Data in this exercise:
From an optimization exercise on the open Yosys and OpenROAD flow, aimed at small area, a short achievable clock period and few clock cycles per item; shortcuts taken in it are not production practice.
Function was checked by simulation only, so behaviour that the tests miss may differ from the original.
Power is estimated from default activity; no workload was simulated.

==> design.v <==
module msr_codec (
    input  wire       clk,
    input  wire       rst,
    input  wire       cmd_valid,
    output wire       cmd_ready,
    input  wire [1:0] cmd_op,       
    input  wire [1:0] cmd_track,    
    input  wire [7:0] cmd_len,      
    input  wire       in_valid,
    output wire       in_ready,
    input  wire [7:0] in_data,
    output wire       out_valid,
    input  wire       out_ready,
    output wire [7:0] out_data,
    output wire       rsp_valid,
    input  wire       rsp_ready,
    output wire [3:0] rsp_err,      
    output wire       rsp_flag,     
    output wire [7:0] rsp_index,    
    output wire [7:0] rsp_char,     
    output wire [7:0] lrc
);
    localparam OP_ENCODE = 2'd0;
    localparam OP_DECODE = 2'd1;
    localparam OP_REVERSE = 2'd2;
    localparam OP_LRCCHK = 2'd3;
    localparam ERR_NONE = 4'd0;
    localparam ERR_CHAR = 4'd5;
    localparam ERR_INVOP = 4'd8;
    localparam S_IDLE = 2'd0;
    localparam S_LOAD = 2'd1;
    localparam S_EMIT = 2'd2;
    localparam S_RESP = 2'd3;
    reg [1:0] state;
    reg [1:0] op;
    reg       trk1;           
    reg [7:0] len;
    reg [7:0] cnt;            
    reg [7:0] out_len;
    reg       invalid;
    reg       bad;            
    reg [7:0] bad_index;
    reg [7:0] bad_char;
    reg [5:0] acc;            
    reg [5:0] chk;            
    reg [7:0] lrc_q;
    reg [7:0] buffer [0:254];
    function [5:0] rev6(input [5:0] v);
        rev6 = {v[0], v[1], v[2], v[3], v[4], v[5]};
    endfunction
    function [3:0] rev4(input [3:0] v);
        rev4 = {v[0], v[1], v[2], v[3]};
    endfunction
    function [5:0] sym_of(input t1, input [7:0] c);
        sym_of = t1 ? (c[5:0] - 6'h20) : {2'b00, c[3:0]};
    endfunction
    function in_alpha(input t1, input [7:0] c);
        in_alpha = t1 ? (c >= 8'h20 && c <= 8'h5F) : (c[7:4] == 4'h3);
    endfunction
    function [7:0] unit_of(input t1, input [5:0] s);
        unit_of = t1 ? {1'b0, rev6(s), ~^s}
                     : {3'b000, rev4(s[3:0]), ~^s[3:0]};
    endfunction
    function [5:0] unsym(input t1, input [7:0] u);
        unsym = t1 ? rev6(u[6:1]) : {2'b00, rev4(u[4:1])};
    endfunction
    function [7:0] char_of(input t1, input [5:0] s);
        char_of = t1 ? (8'h20 + {2'b00, s}) : (8'h30 + {4'h0, s[3:0]});
    endfunction
    function [7:0] rev8(input [7:0] v);
        rev8 = {v[0], v[1], v[2], v[3], v[4], v[5], v[6], v[7]};
    endfunction
    wire cmd_fire = cmd_valid && cmd_ready;
    wire in_fire  = in_valid && in_ready;
    wire out_fire = out_valid && out_ready;
    wire rsp_fire = rsp_valid && rsp_ready;
    assign cmd_ready = (state == S_IDLE);
    assign in_ready  = (state == S_LOAD) && (cnt != len);
    assign out_valid = (state == S_EMIT) && (cnt != out_len);
    assign rsp_valid = (state == S_RESP);
    wire cmd_invalid = (cmd_op == OP_ENCODE && (cmd_track == 2'd0 || cmd_len == 8'd255)) ||
                       (cmd_op == OP_DECODE && cmd_track == 2'd0) ||
                       (cmd_op == OP_LRCCHK && (cmd_track == 2'd0 || cmd_len == 8'd0));
    wire [7:0] cur  = buffer[cnt];
    wire       last_out = (op == OP_ENCODE) && (cnt == len);    
    reg [7:0] out_byte;
    always @(*) begin
        case (op)
            OP_ENCODE:  out_byte = last_out ? unit_of(trk1, acc) : unit_of(trk1, sym_of(trk1, cur));
            OP_REVERSE: out_byte = rev8(cur);
            default:    out_byte = char_of(trk1, unsym(trk1, cur));
        endcase
    end
    assign out_data = out_byte;
    wire [5:0] in_sym = (op == OP_ENCODE) ? sym_of(trk1, in_data) : unsym(trk1, in_data);
    wire       in_is_last = (cnt == len - 8'd1);
    always @(posedge clk) begin
        if (in_fire)
            buffer[cnt] <= in_data;
    end
    always @(posedge clk) begin
        if (rst) begin
            state     <= S_IDLE;
            op        <= 2'd0;
            trk1      <= 1'b0;
            len       <= 8'd0;
            cnt       <= 8'd0;
            out_len   <= 8'd0;
            invalid   <= 1'b0;
            bad       <= 1'b0;
            bad_index <= 8'd0;
            bad_char  <= 8'd0;
            acc       <= 6'd0;
            chk       <= 6'd0;
            lrc_q     <= 8'd0;
        end else begin
            case (state)
                S_IDLE: if (cmd_fire) begin
                    state     <= S_LOAD;
                    op        <= cmd_op;
                    trk1      <= (cmd_track == 2'd1);
                    len       <= cmd_len;
                    cnt       <= 8'd0;
                    invalid   <= cmd_invalid;
                    bad       <= 1'b0;
                    bad_index <= 8'd0;
                    bad_char  <= 8'd0;
                    acc       <= 6'd0;
                    chk       <= 6'd0;
                    case (cmd_op)
                        OP_ENCODE: out_len <= cmd_len + 8'd1;
                        OP_LRCCHK: out_len <= cmd_len - 8'd1;
                        default:   out_len <= cmd_len;
                    endcase
                end
                S_LOAD: begin
                    if (in_fire) begin
                        cnt <= cnt + 8'd1;
                        if (op == OP_ENCODE && !bad && !in_alpha(trk1, in_data)) begin
                            bad       <= 1'b1;
                            bad_index <= cnt;
                            bad_char  <= in_data;
                        end
                        if (op == OP_LRCCHK && in_is_last)
                            chk <= in_sym;
                        else
                            acc <= acc ^ in_sym;
                    end else if (cnt == len) begin
                        cnt <= 8'd0;
                        if (invalid || bad)
                            state <= S_RESP;
                        else
                            state <= S_EMIT;
                    end
                end
                S_EMIT: begin
                    if (out_fire)
                        cnt <= cnt + 8'd1;
                    else if (cnt == out_len) begin
                        state <= S_RESP;
                        if (op == OP_ENCODE)
                            lrc_q <= {1'b1, 1'b0, acc};
                        else if (op == OP_LRCCHK)
                            lrc_q <= {1'b1, acc == chk, acc};
                    end
                end
                S_RESP: if (rsp_fire) begin
                    state <= S_IDLE;
                end
            endcase
        end
    end
    assign rsp_err   = invalid ? ERR_INVOP : (bad ? ERR_CHAR : ERR_NONE);
    assign rsp_flag  = !invalid && !bad && (op == OP_LRCCHK) && (acc == chk);
    assign rsp_index = (!invalid && bad) ? bad_index : 8'd0;
    assign rsp_char  = (!invalid && bad) ? bad_char : 8'd0;
    assign lrc       = lrc_q;
endmodule
From an optimization exercise on the open Yosys and OpenROAD flow, aimed at small area, a short achievable clock period and few clock cycles per item; shortcuts taken in it are not production practice.
RTL that was checked went through simulation tests only; none was proved equivalent to the original.
Power is estimated from default activity; no workload was simulated.

==> 02-13 <==
## yce_block_conv
module yce_block_conv (
    input  wire         clk,
    input  wire         rst,             
    input  wire         in_valid,
    output wire         in_ready,
    input  wire         in_fmt,          
    input  wire         in_chroma,       
    input  wire [511:0] in_data,
    output reg          out_valid,
    input  wire         out_ready,
    output reg          out_chroma,
    output reg  [127:0] out_y,
    output reg  [63:0]  out_u,
    output reg  [63:0]  out_v
);
==> flow/config.mk <==
export PLATFORM = sky130hd
export DESIGN_NAME = yce_block_conv
export DESIGN_NICKNAME = yce_block_conv
export VERILOG_FILES = /design/flow/design.v
export SDC_FILE = /design/flow/constraint.sdc
export NUM_CORES = 4
export LEC_CHECK = 0
export CAP_MARGIN = 20
export CORE_MARGIN = 2
export CORE_UTILIZATION = 40
export SLEW_MARGIN = 20
export SYNTH_HIERARCHICAL = 1
==> flow/constraint.sdc <==
create_clock -name core_clock -period 10.0 [get_ports {clk}]
set_input_delay 2.0000 -clock core_clock [delete_from_list [all_inputs] [get_ports {clk}]]
set_output_delay 2.0000 -clock core_clock [all_outputs]
set_load 0.01 [all_outputs]
standard.sh (not shown) runs the stock make flow with config.mk's settings and CLKGATE_MAP_FILE= SYNTH_SCRIPT=/design/flow/synth_recipe.tcl, a recipe that flattens the netlist after the stock synthesis.
==> flow/flow/run.sh <==
#!/bin/bash
# The standard layout (the standard.sh: standard synthesis, floorplan,
# placement, CTS, routing) with two changes to how it is made:
#  * timing repair aims for 5.7 ns of setup slack at the design's 10 ns
#    clock (a 4.3 ns period, which is what the design can reach) instead of
#    only 0 ns;
#  * the buffers that the flow puts on every input and output port are
#    sky130_fd_sc_hd__buf_1 instead of the cell buffer_ports picks by itself
#    (clkdlybuf4s50_1); repair may resize them as for any other cell.
# Each tool's output is in standard_flow.log and in orfs/logs/.
set -euo pipefail
bash standard.sh SETUP_SLACK_MARGIN=5.7 "BUFFER_PORTS_ARGS=-buffer_cell sky130_fd_sc_hd__buf_1" finish > standard_flow.log 2>&1
==> inputs of 04-09, as changes to 02-13 <==
--- a/flow/design.v
+++ b/flow/design.v
@@ -22,30 +22,25 @@
     output reg  [63:0]  out_v
 );
     reg         s_valid;
     reg         s_chroma;
     reg [383:0] s_px;                    
-    reg         not_full;
     wire out_en = !out_valid || out_ready;
-    wire s_en   = not_full || out_ready;       
+    wire s_en   = !s_valid || out_en;
     assign in_ready = s_en;
     wire [383:0] in_px;
     genvar n;
     generate
         for (n = 0; n < 16; n = n + 1) begin : g_in
             assign in_px[24*n +: 24] = in_fmt ? in_data[32*n +: 24] : in_data[24*n +: 24];
         end
     endgenerate
-    wire s_valid_n   = s_en ? in_valid : s_valid;
-    wire out_valid_n = out_en ? s_valid : out_valid;
     always @(posedge clk) begin
         if (rst) begin
-            s_valid  <= 1'b0;
-            not_full <= 1'b1;
-        end else begin
-            s_valid  <= s_valid_n;
-            not_full <= !(s_valid_n && out_valid_n);
+            s_valid <= 1'b0;
+        end else if (s_en) begin
+            s_valid <= in_valid;
         end
         if (s_en) begin
             s_chroma <= in_chroma;
             s_px     <= in_px;
         end
==> qor summary <==
item                                                                   04-09        02-13
Top achievable clock speed                                           219 MHz      220 MHz
Post-route clock skew                                                19.9 ps      34.2 ps
Multi-input gate area in the final layout                        0.0408 mm^2  0.0417 mm^2
Share of cell area taken by flip-flops and latches                     0.269        0.267
Initial core utilization                                               0.403        0.402
Result of the run                           no timing/DRC/antenna violations  no timing/DRC/antenna violations
Multi-input gate share of total cell area                              0.568        0.575
Final critical path time including I/O delays and setup              4570 ps      4540 ps
Comb power frac                                                        0.632        0.636
DR WL met2                                                          84800 um     87800 um
Non-clock buffer total of the final layout                              1081         1034
Vert. Die Dim                                                         392 um       395 um
Antenna violations before repair                                          33           18
Post-route setup slack                                               5430 ps      5460 ps
Clock distribution power                                             3.13 mW      3.25 mW
Max transition margin                                                  0.346        0.313
Pin count of the biggest net entering global routing                     142          140
Proportion of netlist area held by the largest area contributor        0.329        0.325
Tap cells                                                               2016         2030
Number of multi-input logic gates                                       3411         3468
Proportion of cell area spent on the clock network                    0.0387       0.0404
No functional check of the RTL was part of any run of this note.
Context: an optimization exercise on an open-source flow, tuned for a short achievable clock period and few clock cycles. The choices shown serve that exercise and are no tape-out recipe.
Only simulation tests tie the RTL to the original design; equivalence was not proved.
No activity file was given, so power comes from the tool's default toggle rates.

==> design/flow/design.v <==
module ptd (
    input  wire        clk,
    input  wire        rst,           
    input  wire [7:0]  reg_addr,      
    input  wire        reg_we,
    input  wire [31:0] reg_wdata,
    output reg  [31:0] reg_rdata,
    input  wire [31:0] rom_size,
    input  wire [31:0] pix_size,
    input  wire [31:0] pkd_size,
    output reg         rom_req,
    output reg  [31:0] rom_addr,
    input  wire        rom_ack,
    input  wire [7:0]  rom_rdata,
    output reg         pix_req,
    output reg         pix_we,
    output reg  [31:0] pix_addr,
    output reg  [7:0]  pix_wdata,
    input  wire        pix_ack,
    input  wire [7:0]  pix_rdata,
    output reg         pkd_req,
    output reg  [31:0] pkd_addr,
    output reg  [7:0]  pkd_wdata,
    input  wire        pkd_ack,
    output wire        busy
);
    localparam [3:0] F_ADDRRANGE  = 4'd1,
                     F_ILLEGAL    = 4'd2,
                     F_ROMBOUNDS  = 4'd3,
                     F_GEOMETRY   = 4'd4,
                     F_PIXBOUNDS  = 4'd5,
                     F_PKDBOUNDS  = 4'd6,
                     F_PIXELRANGE = 4'd7,
                     F_IDUNDER    = 4'd8;
    localparam [7:0] OP_XLATE = 8'd1, OP_DTILE = 8'd2, OP_PACK = 8'd3,
                     OP_COMPOSE = 8'd4, OP_ASSEMBLE = 8'd5;
    localparam [3:0] S_IDLE    = 4'd0,
                     S_DECODE  = 4'd1,
                     S_CHK1    = 4'd2,
                     S_CHK2    = 4'd3,
                     S_PKCHK   = 4'd4,
                     S_FETCH   = 4'd5,
                     S_WRITE   = 4'd6,
                     S_NEXTT   = 4'd7,
                     S_AMAP    = 4'd8,
                     S_AB16    = 4'd9,
                     S_AB4     = 4'd10,
                     S_ATID    = 4'd11,
                     S_PREAD   = 4'd12,
                     S_PWRITE  = 4'd13;
    reg [31:0] r_cmd;
    reg        st_busy, st_done, st_fault;
    reg [3:0]  r_err;
    reg [31:0] r_errinfo;
    reg [23:0] r_xlin;
    reg [21:0] r_xlout;
    reg [31:0] r_src, r_grid, r_vbase, r_vpitch, r_vdim, r_pkbase;
    reg [31:0] r_pklen;
    reg [31:0] r_mapbase, r_b16base, r_b4base, r_tsbase;
    reg [7:0]  r_tbias;
    assign busy = st_busy;
    wire [15:0] gw = r_grid[15:0];
    wire [15:0] gh = r_grid[31:16];
    wire [15:0] vw = r_vdim[15:0];
    wire [15:0] vh = r_vdim[31:16];
    wire [31:0] pitch = r_vpitch;
    reg [3:0]  state;
    reg [7:0]  op;
    reg [49:0] view_end;         
    reg [7:0]  tlat [0:15];      
    reg [3:0]  fidx;             
    reg [32:0] fptr;             
    reg [31:0] line_ptr;         
    reg [2:0]  tx_px, ty_px;     
    reg [15:0] cx, cy;
    reg [31:0] row_base;         
    reg [31:0] cell_org;         
    reg [31:0] map_idx;          
    reg [1:0]  kq, mq;           
    reg [7:0]  id16, id4, tid;
    reg [15:0] py, px;
    reg [1:0]  ps;
    reg [7:0]  pbyte;
    reg [31:0] pk_ptr;
    wire [16:0] vw_p3   = {1'b0, vw} + 17'd3;
    wire [14:0] rb      = vw_p3[16:2];                   
    wire [29:0] pk_len  = vh * rb;                       
    reg [20:0] need_w, need_h;
    always @* begin
        case (op)
            OP_DTILE:    begin need_w = 21'd8;             need_h = 21'd8;             end
            OP_COMPOSE:  begin need_w = {2'b0, gw, 3'b0};  need_h = {2'b0, gh, 3'b0};  end
            OP_ASSEMBLE: begin need_w = {gw, 5'b0};        need_h = {gh, 5'b0};        end
            default:     begin need_w = 21'd0;             need_h = 21'd0;             end
        endcase
    end
    wire [32:0] a_map = {1'b0, r_mapbase} + {1'b0, map_idx};
    wire [32:0] a_b16 = {1'b0, r_b16base} + {23'b0, id16, kq};
    wire [32:0] a_b4  = {1'b0, r_b4base}  + {23'b0, id4, mq};
    wire [7:0]  tid_rel = tid - r_tbias;
    wire [31:0] quad_org = cell_org
                         + (kq[1] ? {pitch[27:0], 4'b0} : 32'd0)
                         + (kq[0] ? 32'd16 : 32'd0)
                         + (mq[1] ? {pitch[28:0], 3'b0} : 32'd0)
                         + (mq[0] ? 32'd8 : 32'd0);
    reg [32:0] rd_off;
    always @* begin
        case (state)
            S_AMAP:  rd_off = a_map;
            S_AB16:  rd_off = a_b16;
            S_AB4:   rd_off = a_b4;
            default: rd_off = fptr;
        endcase
    end
    wire rd_oob = rd_off >= {1'b0, rom_size};
    wire [7:0] b0 = ~tlat[{ty_px, 1'b0}];
    wire [7:0] b1 = ~tlat[{ty_px, 1'b1}];
    wire [1:0] tpix = {b1[3'd7 - tx_px], b0[3'd7 - tx_px]};
    always @* begin
        rom_req   = 1'b0;
        rom_addr  = rd_off[31:0];
        pix_req   = 1'b0;
        pix_we    = 1'b0;
        pix_addr  = line_ptr + {29'b0, tx_px};
        pix_wdata = {6'b0, tpix};
        pkd_req   = 1'b0;
        pkd_addr  = pk_ptr;
        pkd_wdata = pbyte;
        case (state)
            S_FETCH, S_AMAP, S_AB16, S_AB4: rom_req = !rd_oob;
            S_WRITE: begin
                pix_req = 1'b1;
                pix_we  = 1'b1;
            end
            S_PREAD: begin
                pix_req  = (px < vw);
                pix_addr = line_ptr + {16'b0, px};
            end
            S_PWRITE: pkd_req = 1'b1;
            default: ;
        endcase
    end
    always @* begin
        case (reg_addr[7:2])
            6'h00: reg_rdata = 32'h50544401;
            6'h01: reg_rdata = 32'd0;
            6'h02: reg_rdata = r_cmd;
            6'h03: reg_rdata = {29'd0, st_fault, st_done, st_busy};
            6'h04: reg_rdata = {28'd0, r_err};
            6'h05: reg_rdata = r_errinfo;
            6'h06: reg_rdata = {8'd0, r_xlin};
            6'h07: reg_rdata = {10'd0, r_xlout};
            6'h08: reg_rdata = r_src;
            6'h09: reg_rdata = r_grid;
            6'h0A: reg_rdata = r_vbase;
            6'h0B: reg_rdata = r_vpitch;
            6'h0C: reg_rdata = r_vdim;
            6'h0D: reg_rdata = r_pkbase;
            6'h0E: reg_rdata = r_pklen;
            6'h0F: reg_rdata = r_mapbase;
            6'h10: reg_rdata = r_b16base;
            6'h11: reg_rdata = r_b4base;
            6'h12: reg_rdata = r_tsbase;
            6'h13: reg_rdata = {24'd0, r_tbias};
            default: reg_rdata = 32'd0;
        endcase
        if (reg_addr[1:0] != 2'b00) reg_rdata = 32'd0;
    end
    wire host_wr = reg_we && !st_busy && (reg_addr[1:0] == 2'b00);
    wire srst    = host_wr && (reg_addr[7:2] == 6'h01) && reg_wdata[0];
    wire cmd_wr  = host_wr && (reg_addr[7:2] == 6'h02) && !st_fault;
    task automatic raise(input [3:0] code, input [31:0] info);
        begin
            r_err     <= code;
            r_errinfo <= info;
            st_busy   <= 1'b0;
            st_done   <= 1'b0;
            st_fault  <= 1'b1;
            state     <= S_IDLE;
        end
    endtask
    task automatic finish_ok;
        begin
            st_busy <= 1'b0;
            st_done <= 1'b1;
            state   <= S_IDLE;
        end
    endtask
    always @(posedge clk) begin
        if (rst || srst) begin
            r_cmd     <= 32'd0;
            st_busy   <= 1'b0;
            st_done   <= 1'b0;
            st_fault  <= 1'b0;
            r_err     <= 4'd0;
            r_errinfo <= 32'd0;
            r_xlin    <= 24'd0;
            r_xlout   <= 22'd0;
            r_src     <= 32'd0;
            r_grid    <= 32'd0;
            r_vbase   <= 32'd0;
            r_vpitch  <= 32'd0;
            r_vdim    <= 32'd0;
            r_pkbase  <= 32'd0;
            r_pklen   <= 32'd0;
            r_mapbase <= 32'd0;
            r_b16base <= 32'd0;
            r_b4base  <= 32'd0;
            r_tsbase  <= 32'd0;
            r_tbias   <= 8'd0;
            state     <= S_IDLE;
        end else begin
            if (host_wr) begin
                case (reg_addr[7:2])
                    6'h06: r_xlin    <= reg_wdata[23:0];
                    6'h08: r_src     <= reg_wdata;
                    6'h09: r_grid    <= reg_wdata;
                    6'h0A: r_vbase   <= reg_wdata;
                    6'h0B: r_vpitch  <= reg_wdata;
                    6'h0C: r_vdim    <= reg_wdata;
                    6'h0D: r_pkbase  <= reg_wdata;
                    6'h0F: r_mapbase <= reg_wdata;
                    6'h10: r_b16base <= reg_wdata;
                    6'h11: r_b4base  <= reg_wdata;
                    6'h12: r_tsbase  <= reg_wdata;
                    6'h13: r_tbias   <= reg_wdata[7:0];
                    default: ;
                endcase
            end
            case (state)
                S_IDLE: begin
                    if (cmd_wr) begin
                        r_cmd    <= reg_wdata;
                        st_busy  <= 1'b1;
                        st_done  <= 1'b0;
                        st_fault <= 1'b0;
                        op       <= reg_wdata[7:0];
                        state    <= S_DECODE;
                    end
                end
                S_DECODE: begin
                    if (r_cmd[31:8] != 24'd0 || op == 8'd0 || op > OP_ASSEMBLE) begin
                        raise(F_ILLEGAL, r_cmd);
                    end else if (op == OP_XLATE) begin
                        if (r_xlin[15]) begin
                            raise(F_ADDRRANGE, {8'd0, r_xlin});
                        end else begin
                            if (r_xlin[14])
                                r_xlout <= {r_xlin[23:16], r_xlin[13:0]};
                            else
                                r_xlout <= {8'd0, r_xlin[13:0]};
                            finish_ok;
                        end
                    end else begin
                        state <= S_CHK1;
                    end
                end
                S_CHK1: begin
                    if (pitch < {16'd0, vw}) begin
                        raise(F_GEOMETRY, r_vdim);
                    end else if (need_w > {5'd0, vw} || need_h > {5'd0, vh}) begin
                        raise(F_GEOMETRY, r_vdim);
                    end else begin
                        view_end <= {18'd0, r_vbase}
                                  + ({34'd0, vh - 16'd1} * {18'd0, pitch})
                                  + {34'd0, vw};
                        state <= S_CHK2;
                    end
                end
                S_CHK2: begin
                    if (vw != 16'd0 && vh != 16'd0 && view_end > {18'd0, pix_size}) begin
                        raise(F_PIXBOUNDS, r_vbase);
                    end else begin
                        cx       <= 16'd0;
                        cy       <= 16'd0;
                        row_base <= r_vbase;
                        cell_org <= r_vbase;
                        line_ptr <= r_vbase;
                        map_idx  <= 32'd0;
                        fptr     <= {1'b0, r_src};
                        fidx     <= 4'd0;
                        kq       <= 2'd0;
                        mq       <= 2'd0;
                        py       <= 16'd0;
                        px       <= 16'd0;
                        ps       <= 2'd0;
                        pbyte    <= 8'd0;
                        pk_ptr   <= r_pkbase;
                        case (op)
                            OP_PACK:     state <= S_PKCHK;
                            OP_DTILE:    state <= S_FETCH;
                            OP_COMPOSE:  if (gw == 16'd0 || gh == 16'd0) finish_ok;
                                         else state <= S_FETCH;
                            default:     if (gw == 16'd0 || gh == 16'd0) finish_ok;
                                         else state <= S_AMAP;
                        endcase
                    end
                end
                S_PKCHK: begin
                    if (pk_len != 30'd0 &&
                        ({1'b0, r_pkbase} + {3'b0, pk_len}) > {1'b0, pkd_size}) begin
                        raise(F_PKDBOUNDS, r_pkbase);
                    end else if (pk_len == 30'd0) begin
                        r_pklen <= 32'd0;
                        finish_ok;
                    end else begin
                        state <= S_PREAD;
                    end
                end
                S_FETCH: begin
                    if (rd_oob) begin
                        raise(F_ROMBOUNDS, fptr[31:0]);
                    end else if (rom_ack) begin
                        tlat[fidx] <= rom_rdata;
                        fptr       <= fptr + 33'd1;
                        fidx       <= fidx + 4'd1;
                        if (fidx == 4'd15) begin
                            tx_px <= 3'd0;
                            ty_px <= 3'd0;
                            state <= S_WRITE;
                        end
                    end
                end
                S_WRITE: begin
                    if (pix_ack) begin
                        tx_px <= tx_px + 3'd1;
                        if (tx_px == 3'd7) begin
                            line_ptr <= line_ptr + pitch;
                            ty_px    <= ty_px + 3'd1;
                            if (ty_px == 3'd7)
                                state <= S_NEXTT;
                        end
                    end
                end
                S_NEXTT: begin
                    if (op == OP_ASSEMBLE) begin
                        mq <= mq + 2'd1;
                        if (mq != 2'd3) begin
                            state <= S_AB4;
                        end else begin
                            kq <= kq + 2'd1;
                            if (kq != 2'd3) begin
                                state <= S_AB16;
                            end else begin
                                map_idx <= map_idx + 32'd1;
                                if (cx == gw - 16'd1) begin
                                    cx       <= 16'd0;
                                    cy       <= cy + 16'd1;
                                    row_base <= row_base + {pitch[26:0], 5'b0};
                                    cell_org <= row_base + {pitch[26:0], 5'b0};
                                    if (cy == gh - 16'd1) finish_ok;
                                    else state <= S_AMAP;
                                end else begin
                                    cx       <= cx + 16'd1;
                                    cell_org <= cell_org + 32'd32;
                                    state    <= S_AMAP;
                                end
                            end
                        end
                    end else begin
                        fidx <= 4'd0;
                        if (op == OP_DTILE) begin
                            finish_ok;
                        end else if (cx == gw - 16'd1) begin
                            cx       <= 16'd0;
                            cy       <= cy + 16'd1;
                            row_base <= row_base + {pitch[28:0], 3'b0};
                            line_ptr <= row_base + {pitch[28:0], 3'b0};
                            cell_org <= row_base + {pitch[28:0], 3'b0};
                            if (cy == gh - 16'd1) finish_ok;
                            else state <= S_FETCH;
                        end else begin
                            cx       <= cx + 16'd1;
                            line_ptr <= cell_org + 32'd8;
                            cell_org <= cell_org + 32'd8;
                            state    <= S_FETCH;
                        end
                    end
                end
                S_AMAP: begin
                    if (rd_oob) begin
                        raise(F_ROMBOUNDS, a_map[31:0]);
                    end else if (rom_ack) begin
                        id16  <= rom_rdata;
                        kq    <= 2'd0;
                        state <= S_AB16;
                    end
                end
                S_AB16: begin
                    if (rd_oob) begin
                        raise(F_ROMBOUNDS, a_b16[31:0]);
                    end else if (rom_ack) begin
                        id4   <= rom_rdata;
                        mq    <= 2'd0;
                        state <= S_AB4;
                    end
                end
                S_AB4: begin
                    if (rd_oob) begin
                        raise(F_ROMBOUNDS, a_b4[31:0]);
                    end else if (rom_ack) begin
                        tid   <= rom_rdata;
                        state <= S_ATID;
                    end
                end
                S_ATID: begin
                    if (tid < r_tbias) begin
                        raise(F_IDUNDER, {24'd0, tid});
                    end else begin
                        fptr     <= {1'b0, r_tsbase} + {21'd0, tid_rel, 4'b0};
                        fidx     <= 4'd0;
                        line_ptr <= quad_org;
                        state    <= S_FETCH;
                    end
                end
                S_PREAD: begin
                    if (px >= vw) begin
                        state <= S_PWRITE;
                    end else if (pix_ack) begin
                        if (pix_rdata[7:2] != 6'd0) begin
                            raise(F_PIXELRANGE, {py, px});
                        end else begin
                            case (ps)
                                2'd0: pbyte[7:6] <= pix_rdata[1:0];
                                2'd1: pbyte[5:4] <= pix_rdata[1:0];
                                2'd2: pbyte[3:2] <= pix_rdata[1:0];
                                default: pbyte[1:0] <= pix_rdata[1:0];
                            endcase
                            px <= px + 16'd1;
                            ps <= ps + 2'd1;
                            if (ps == 2'd3)
                                state <= S_PWRITE;
                        end
                    end
                end
                S_PWRITE: begin
                    if (pkd_ack) begin
                        pk_ptr <= pk_ptr + 32'd1;
                        pbyte  <= 8'd0;
                        ps     <= 2'd0;
                        if (px >= vw) begin
                            px       <= 16'd0;
                            py       <= py + 16'd1;
                            line_ptr <= line_ptr + pitch;
                            if (py == vh - 16'd1) begin
                                r_pklen <= {2'b0, pk_len};
                                finish_ok;
                            end else begin
                                state <= S_PREAD;
                            end
                        end else begin
                            state <= S_PREAD;
                        end
                    end
                end
                default: state <= S_IDLE;
            endcase
        end
    end
endmodule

Prompt: Print exactly the lines above from the one with "end else if (pix_ack)" to the one with "if (pkd_ack) begin", including both.

Output for this exercise:
                    end else if (pix_ack) begin
                        if (pix_rdata[7:2] != 6'd0) begin
                            raise(F_PIXELRANGE, {py, px});
                        end else begin
                            case (ps)
                                2'd0: pbyte[7:6] <= pix_rdata[1:0];
                                2'd1: pbyte[5:4] <= pix_rdata[1:0];
                                2'd2: pbyte[3:2] <= pix_rdata[1:0];
                                default: pbyte[1:0] <= pix_rdata[1:0];
                            endcase
                            px <= px + 16'd1;
                            ps <= ps + 2'd1;
                            if (ps == 2'd3)
                                state <= S_PWRITE;
                        end
                    end
                end
                S_PWRITE: begin
                    if (pkd_ack) begin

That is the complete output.